A few months ago we reported that Microsoft was working to displace iPads in the workplace, but now it looks as though the company may have lightened up on its campaign. System Center Configuration Manager 2012 (Beta 2) has arrived and been designed to help IT admins "empower people to use the devices and applications they need to be productive." Read on for the interesting details about Microsoft's seemingly sudden acceptance of commonly used non-Microsoft products ...

"[C]onsumerization is a growing challenge for IT organizations," posits Microsoft of the System Center Configuration Manager 2012 webpage. Indeed, we hear about the issues of securing mobile devices all the time. Users are happy and productive, but the trade-off often is a more complicated and unsecure network. Microsoft is seeking to mitigate the issues related to this evolving trend with SCCM 2012.
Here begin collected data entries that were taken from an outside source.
This is an optimization exercise on Yosys and OpenROAD, whose aim is small area and a short achievable clock period, not a production implementation.
Only simulation tests tie the RTL to the original design; equivalence was not proved.
Power and IR drop assume default switching activity.

Design lru_replace_ctrl, start of the top module:
module lru_replace_ctrl #(
    parameter int WAYS  = lru_pkg::WAYS,
    parameter int IDX_W = lru_pkg::IDX_W
) (
    input  logic             clk,
    input  logic             rst,
    input  logic             i_req_valid,
    output logic             o_req_ready,
    input  logic [IDX_W-1:0] i_req_addr_7,
    input  logic [WAYS-1:0]  i_req_match_8,
    output logic [IDX_W-1:0] o_lru_addr_7,
    output logic [WAYS-1:0]  o_lru_hit_way_8,
    output logic             o_lru_hit_sig,
    output logic             o_lru_update,
    input  logic [WAYS-1:0]  i_lru_flag_8,
    output logic             o_refill_valid,
    output logic [WAYS-1:0]  o_refill_way_8,
    output logic [IDX_W-1:0] o_refill_addr_7,
    input  logic             i_refill_done,
    output logic             o_resp_valid,
    output logic             o_resp_hit,
    output logic [WAYS-1:0]  o_resp_way_8,
    input  logic             i_resp_ready,
    output logic             o_multi_hit_err
);
For scale: roughly 1400 cells after synthesis, about 500 flip-flops, ~73 I/O pins, roughly 0.016 mm² of cells after synthesis.
==> flow/config.mk <==
export PLATFORM = sky130hd
export DESIGN_NAME = lru_replace_ctrl
export DESIGN_NICKNAME = lru_replace_ctrl
export VERILOG_FILES = /design/flow/design.v
export SDC_FILE = /design/flow/constraint.sdc
export NUM_CORES = 4
export LEC_CHECK = 0
export ABC_AREA = 1
export CAP_MARGIN = 20
export CORE_MARGIN = 2
export CORE_UTILIZATION = 65
export CTS_CLUSTER_DIAMETER = 100
export CTS_CLUSTER_SIZE = 28
export SETUP_SLACK_MARGIN = 4.6
export SLEW_MARGIN = 20
==> flow/constraint.sdc <==
create_clock -name core_clock -period 8.0 [get_ports {clk}]
set_input_delay 1.6000 -clock core_clock [delete_from_list [all_inputs] [get_ports {clk}]]
set_output_delay 1.6000 -clock core_clock [all_outputs]
set_load 0.01 [all_outputs]
standard.sh (not shown) runs the stock make flow with config.mk's settings and CLKGATE_MAP_FILE= SYNTH_SCRIPT=/design/flow/synth_recipe.tcl, a recipe that flattens the netlist after the stock synthesis.
==> flow/flow/run.sh <==
#!/bin/bash
# The standard layout (standard.sh, its synthesis script included) with
# three changes:
#  - ABC maps the logic with flow/abc_area.script (ABC_AREA is 1), an
#    area-recovering mapping, in place of ORFS's abc_area.script; the flow
#    scripts are otherwise ORFS's own, copied unchanged;
#  - the port buffers are plain buffers;
#  - timing repair may change a cell's footprint when it resizes it.
set -e
rm -rf scripts_abc
cp -r "$FLOW_HOME/scripts" scripts_abc
cp flow/abc_area.script scripts_abc/abc_area.script
bash standard.sh SCRIPTS_DIR="$PWD/scripts_abc" MATCH_CELL_FOOTPRINT=0 \
    "BUFFER_PORTS_ARGS=-buffer_cell sky130_fd_sc_hd__buf_2" finish > standard.log 2>&1
==> flow/flow/abc_area.script <==
&get -n
&st
&dch
&nf -R 1000
&put
topo
stime -c
buffer -c
upsize -c
dnsize -c
The baseline went through all stages and came out clean.
==> next run, changes <==
- CORE_UTILIZATION: 65 -> 35
- CTS_CLUSTER_SIZE: 28 -> 30
Outcome:
- final cell count rises by 15%
- utilization falls by 34 points
- worst setup slack hardly moves
- power shrinks by 1.1%
- area after synthesis does not change
- sequential share of layout area goes down by 0.58 points
==> next run, changes <==
- CTS_CLUSTER_SIZE: 30 -> 28
- SETUP_SLACK_MARGIN: 4.6 -> 4.5
What happened: Hold slack gets better by 0.0049 ns; count of clock-buffer cells in the layout stays the same; die area stays the same; sequential share of layout area came out higher by 0.29 points.
==> next run, changes <==
- CORE_UTILIZATION: 35 -> 55
- SETUP_SLACK_MARGIN: 4.5 -> 4.6
After rerunning: Worst setup slack gets better by 0.063 ns; synthesized area does not change; critical path depth falls by 3; total power barely changes; die area went down by 36%; global-route usage came out higher by 11 points; worst hold slack improves by 0.0041 ns.


The RTL this note starts from:
==> flow/design.v <==
package lru_pkg;
    localparam int WAYS  = 8;
    localparam int IDX_W = 7;
    typedef enum logic [2:0] {
        ST_IDLE   = 3'd0,
        ST_LOOKUP = 3'd1,
        ST_REFILL = 3'd2,
        ST_UPDATE = 3'd3,
        ST_RESP   = 3'd4
    } state_e;
endpackage
module lru_victim_sel #(
    parameter int WAYS = lru_pkg::WAYS
) (
    input  logic [3:0]      i_nvalid,
    input  logic [3:0]      i_first,
    input  logic [3:0]      i_second,
    input  logic [WAYS-1:0] i_lru_flag,
    output logic            o_hit,
    output logic            o_multi_hit,
    output logic [2:0]      o_way_idx,
    output logic            o_notfull
);
    logic [2:0] flag_idx;
    logic       flag_onehot;
    always_comb begin
        o_hit       = (i_first < i_nvalid);
        o_multi_hit = (i_second < i_nvalid);
        flag_onehot = (i_lru_flag != '0) &&
                      ((i_lru_flag & (i_lru_flag - WAYS'(1))) == '0);
        flag_idx    = '0;
        for (int k = 0; k < WAYS; k++) begin
            if (i_lru_flag[k]) flag_idx = flag_idx | 3'(k);
        end
        o_notfull   = !i_nvalid[3];
        if (o_hit)            o_way_idx = i_first[2:0];
        else if (o_notfull)   o_way_idx = i_nvalid[2:0];
        else if (flag_onehot) o_way_idx = flag_idx;
        else                  o_way_idx = 3'd7;
    end
endmodule
module lru_replace_ctrl #(
    parameter int WAYS  = lru_pkg::WAYS,
    parameter int IDX_W = lru_pkg::IDX_W
) (
    input  logic             clk,
    input  logic             rst,
    input  logic             i_req_valid,
    output logic             o_req_ready,
    input  logic [IDX_W-1:0] i_req_addr_7,
    input  logic [WAYS-1:0]  i_req_match_8,
    output logic [IDX_W-1:0] o_lru_addr_7,
    output logic [WAYS-1:0]  o_lru_hit_way_8,
    output logic             o_lru_hit_sig,
    output logic             o_lru_update,
    input  logic [WAYS-1:0]  i_lru_flag_8,
    output logic             o_refill_valid,
    output logic [WAYS-1:0]  o_refill_way_8,
    output logic [IDX_W-1:0] o_refill_addr_7,
    input  logic             i_refill_done,
    output logic             o_resp_valid,
    output logic             o_resp_hit,
    output logic [WAYS-1:0]  o_resp_way_8,
    input  logic             i_resp_ready,
    output logic             o_multi_hit_err
);
    localparam int RINGS = (1 << IDX_W) / 8;
    localparam int RW    = IDX_W - 3;
    function automatic logic [6:0] pair_enc(input logic [3:0] a, input logic [3:0] b);
        if (a[3])      pair_enc = {3'b100, b};
        else if (b[3]) pair_enc = {4'b1100, a[2:0]};
        else           pair_enc = {1'b0, a[2:0], b[2:0]};
    endfunction
    function automatic logic [3:0] pair_a(input logic [6:0] c);
        if (!c[6])     pair_a = {1'b0, c[5:3]};
        else if (!c[5]) pair_a = 4'd8;
        else           pair_a = {1'b0, c[2:0]};
    endfunction
    function automatic logic [3:0] pair_b(input logic [6:0] c);
        if (!c[6])     pair_b = {1'b0, c[2:0]};
        else if (!c[5]) pair_b = c[3:0];
        else           pair_b = 4'd8;
    endfunction
    logic st_idle, st_lookup, st_refill, st_update, st_resp;
    logic [1:0]       ptr_q;
    logic             swept_q;
    logic [IDX_W-1:0] addr_q;
    logic [3:0]       first_q;
    logic [3:0]       second_q;
    logic [3:0]       first_d;
    logic [3:0]       second_d;
    logic [6:0]       ccode_q;
    logic             cclean_q;
    logic [2:0]       way_q;
    logic             hit_q;
    logic             promote_q;
    logic [6:0]       wcode_q;
    logic [6:0]       pc [RINGS][4];
    logic             sel_hit, sel_multi, sel_notfull;
    logic [2:0]       sel_way;
    logic [6:0]       code;
    logic [3:0]       cnt_a, cnt_b, new_a, new_b;
    logic             fill;
    logic [6:0]       new_code;
    logic [6:0]       wr_code;
    logic [RINGS-1:0] we;
    logic [1:0]       rd_pos;
    logic             rd_clean;
    logic [6:0]       rd_code [4];
    always_comb begin
        code  = cclean_q ? ccode_q : 7'd0;
        cnt_a = pair_a(code);
        cnt_b = pair_b(code);
    end
    lru_victim_sel #(.WAYS(WAYS)) u_sel (
        .i_nvalid    (addr_q[0] ? cnt_b : cnt_a),
        .i_first     (first_q),
        .i_second    (second_q),
        .i_lru_flag  (i_lru_flag_8),
        .o_hit       (sel_hit),
        .o_multi_hit (sel_multi),
        .o_way_idx   (sel_way),
        .o_notfull   (sel_notfull)
    );
    always_ff @(posedge clk or posedge rst) begin
        if (rst) begin
            st_idle   <= 1'b1;
            st_lookup <= 1'b0;
            st_refill <= 1'b0;
            st_update <= 1'b0;
            st_resp   <= 1'b0;
            ptr_q     <= '0;
            swept_q   <= 1'b0;
        end else begin
            st_idle   <= (st_idle && !i_req_valid) || (st_resp && i_resp_ready);
            st_lookup <= st_idle && i_req_valid;
            st_refill <= (st_lookup && !sel_hit) || (st_refill && !i_refill_done);
            st_update <= (st_lookup && sel_hit) || (st_refill && i_refill_done);
            st_resp   <= st_update || (st_resp && !i_resp_ready);
            ptr_q     <= ptr_q + 2'd1;
            if (ptr_q == 2'd3) swept_q <= 1'b1;
        end
    end
    always_comb begin
        for (int j = 0; j < 4; j++) begin
            rd_code[j] = pc[i_req_addr_7[IDX_W-1:3]][j];
        end
        rd_pos   = i_req_addr_7[2:1] + ptr_q;
        rd_clean = swept_q || (rd_pos < ptr_q);
        first_d  = 4'd8;
        second_d = 4'd8;
        for (int k = WAYS-1; k >= 0; k--) begin
            if (i_req_match_8[k]) begin
                second_d = first_d;
                first_d  = 4'(k);
            end
        end
    end
    always_ff @(posedge clk) begin
        first_q  <= first_d;
        second_q <= second_d;
        ccode_q  <= rd_code[rd_pos];
        cclean_q <= rd_clean;
        if (st_idle) addr_q <= i_req_addr_7;
        if (st_lookup) begin
            way_q     <= sel_way;
            hit_q     <= sel_hit;
            promote_q <= sel_hit || sel_notfull;
            wcode_q   <= new_code;
        end
    end
    always_comb begin
        fill     = !sel_hit && sel_notfull;
        new_a    = (fill && !addr_q[0]) ? cnt_a + 4'd1 : cnt_a;
        new_b    = (fill &&  addr_q[0]) ? cnt_b + 4'd1 : cnt_b;
        new_code = pair_enc(new_a, new_b);
        wr_code  = st_lookup ? new_code : wcode_q;
        for (int r = 0; r < RINGS; r++) begin
            we[r] = !st_idle && (addr_q[IDX_W-1:3] == RW'(r)) &&
                    (2'(addr_q[2:1] + ptr_q) == 2'd3);
        end
    end
    always_ff @(posedge clk) begin
        for (int r = 0; r < RINGS; r++) begin
            pc[r][0] <= we[r] ? wr_code : (swept_q ? pc[r][3] : 7'd0);
            for (int j = 1; j < 4; j++) begin
                pc[r][j] <= pc[r][j-1];
            end
        end
    end
    logic [WAYS-1:0] way_dec;
    always_comb begin
        for (int k = 0; k < WAYS; k++) begin
            way_dec[k] = (way_q == 3'(k));
        end
        o_req_ready     = st_idle && !rst;
        o_lru_addr_7    = st_idle ? '0 : addr_q;
        o_refill_addr_7 = st_idle ? '0 : addr_q;
        o_multi_hit_err = st_lookup && sel_multi;
        o_refill_valid  = st_refill;
        o_refill_way_8  = st_refill ? way_dec : '0;
        o_lru_update    = st_update;
        o_lru_hit_sig   = st_update && promote_q;
        o_lru_hit_way_8 = (st_update && promote_q) ? way_dec : '0;
        o_resp_valid    = st_resp;
        o_resp_hit      = st_resp && hit_q;
        o_resp_way_8    = st_resp ? way_dec : '0;
    end
endmodule
make LEC_CHECK=0 CAP_MARGIN=20 CORE_MARGIN=2 CORE_UTILIZATION=35 CTS_CLUSTER_DIAMETER=100 CTS_CLUSTER_SIZE=25 SETUP_SLACK_MARGIN=4 SLEW_MARGIN=20 finish   # period 8.0 ns
run.sh (not shown) runs the stock make flow with config.mk's settings and CLKGATE_MAP_FILE= SYNTH_SCRIPT=/design/flow/synth_recipe.tcl, a recipe that flattens the netlist after the stock synthesis.
Stock flow here: none of the scripts above is used.
The starting point completed without violations.
Change:
==> flow/flow/run.sh (new file) <==
#!/bin/bash
# The standard layout (the standard.sh, standard synthesis included),
# with the port buffers made of plain buffers and timing repair allowed to
# change a cell's footprint when it resizes it.
bash standard.sh MATCH_CELL_FOOTPRINT=0 "BUFFER_PORTS_ARGS=-buffer_cell sky130_fd_sc_hd__buf_2" finish > standard.log 2>&1
==> flow/standard.sh (new file) <==
#!/bin/bash
# synth_recipe.tcl (not shown) runs the flow's synth.tcl, then flattens the netlist and writes it again
# the make line also repeats each setting of config.mk as NAME=value (left out here)
make -C /OpenROAD-flow-scripts/flow DESIGN_CONFIG=/design/flow/config.mk WORK_HOME=/design/flow/orfs CLKGATE_MAP_FILE= SYNTH_SCRIPT=/design/flow/synth_recipe.tcl "${@:-finish}"
- CTS_CLUSTER_SIZE: 25 -> 30
- SETUP_SLACK_MARGIN: 4 -> 5.0
removed: flow/run.sh
The new run completed with no timing, DRC or antenna violations; routed wire length goes up by about 12%; design area goes up by 6.0%; via count goes up by 4.3%; area after synthesis stays the same; final cell count goes up by 3.5%; sequential power barely changes; fmax goes up by about 0.7%; power goes up by 1.4%; setup slack is better by 0.030 ns; critical path depth goes up by 1.

## afterwards: timing with drivers on the ports
The flow's constraints put no driver on any port. The routed layouts listed below were extracted and timed again, unchanged, in two steps.
Step 1: set_driving_cell puts a clkbuf_16 on clk and a buf_2 on each other input, an assumption about the parent block.
Step 2 times the ports against the registers' clock, not the clock port: input delays grow and output delays shrink by t, the midpoint of the rising clock arrivals with the driver on.
Three values: ideal, step 1, step 2; two values: the first two.
run | t, ns | slack for setup (ns) | latest minus earliest clock arrival (ns) | cell pins on the clock port's net
the first run of note 1 | 0.585 | 4.506 / 4.464 / 4.028 | 0.017 / 0.017 | 1
the second run of note 1 | 0.581 | 4.507 / 4.458 / 4.125 | 0.027 / 0.027 | 1
the third run of note 1 | 0.588 | 4.467 / 4.418 / 3.996 | 0.026 / 0.026 | 1
the fourth run of note 1 | 0.608 | 4.530 / 4.496 / 4.064 | 0.026 / 0.026 | 1
the first run of note 2 | 0.599 | 3.866 / 3.816 / 3.679 | 0.027 / 0.027 | 1
the second run of note 2 | 0.606 | 3.896 / 3.845 / 4.348 | 0.037 / 0.038 | 1
After both steps every run listed still meets setup and hold. For the first run of note 1, which loses most, drivers alone change the setup slack by -0.042 ns; drivers and shift together by -0.478 ns.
SCCM 2012 includes support for:
  • Windows Phone, Symbian (Nokia), iOS and Android
  • An experience delivered to the user based on identity, device and type of connection
  • Streamlined unified infrastructure to integrate client management across all devices
  • Improved Forefront Endpoint Protection integration
  • Improved visibility and enforcement options for system compliance
  • Higher automation, fewer mouse clicks
Microsoft's efforts to provide a unified infrastructure for all mobile, physical and virtual devices is really the keystone to SCCM 2012. By enabling this simpler and more secure way to handle compliance issues, IT admins have the ability to quickly audit, extend or revoke privileges without have to open up entire parts of the network for specific tasks. This layered approach through a checklist of corporate identity, connection and device type seems like a good way to balance access to data with mobility. The beta is currently available for download.

Anyone working with Microsoft in the channel might want to consider SCCM 2012 as a value-add or an upsell, or even a potential future-proofing layer in data center services. It seems nearly inevitable that mobility one day will be the normal working mode. Even Microsoft concedes that "the boundaries between work and life have blurred."

We'll be keeping tabs on how Microsoft handles the integration of mobile devices into its systems.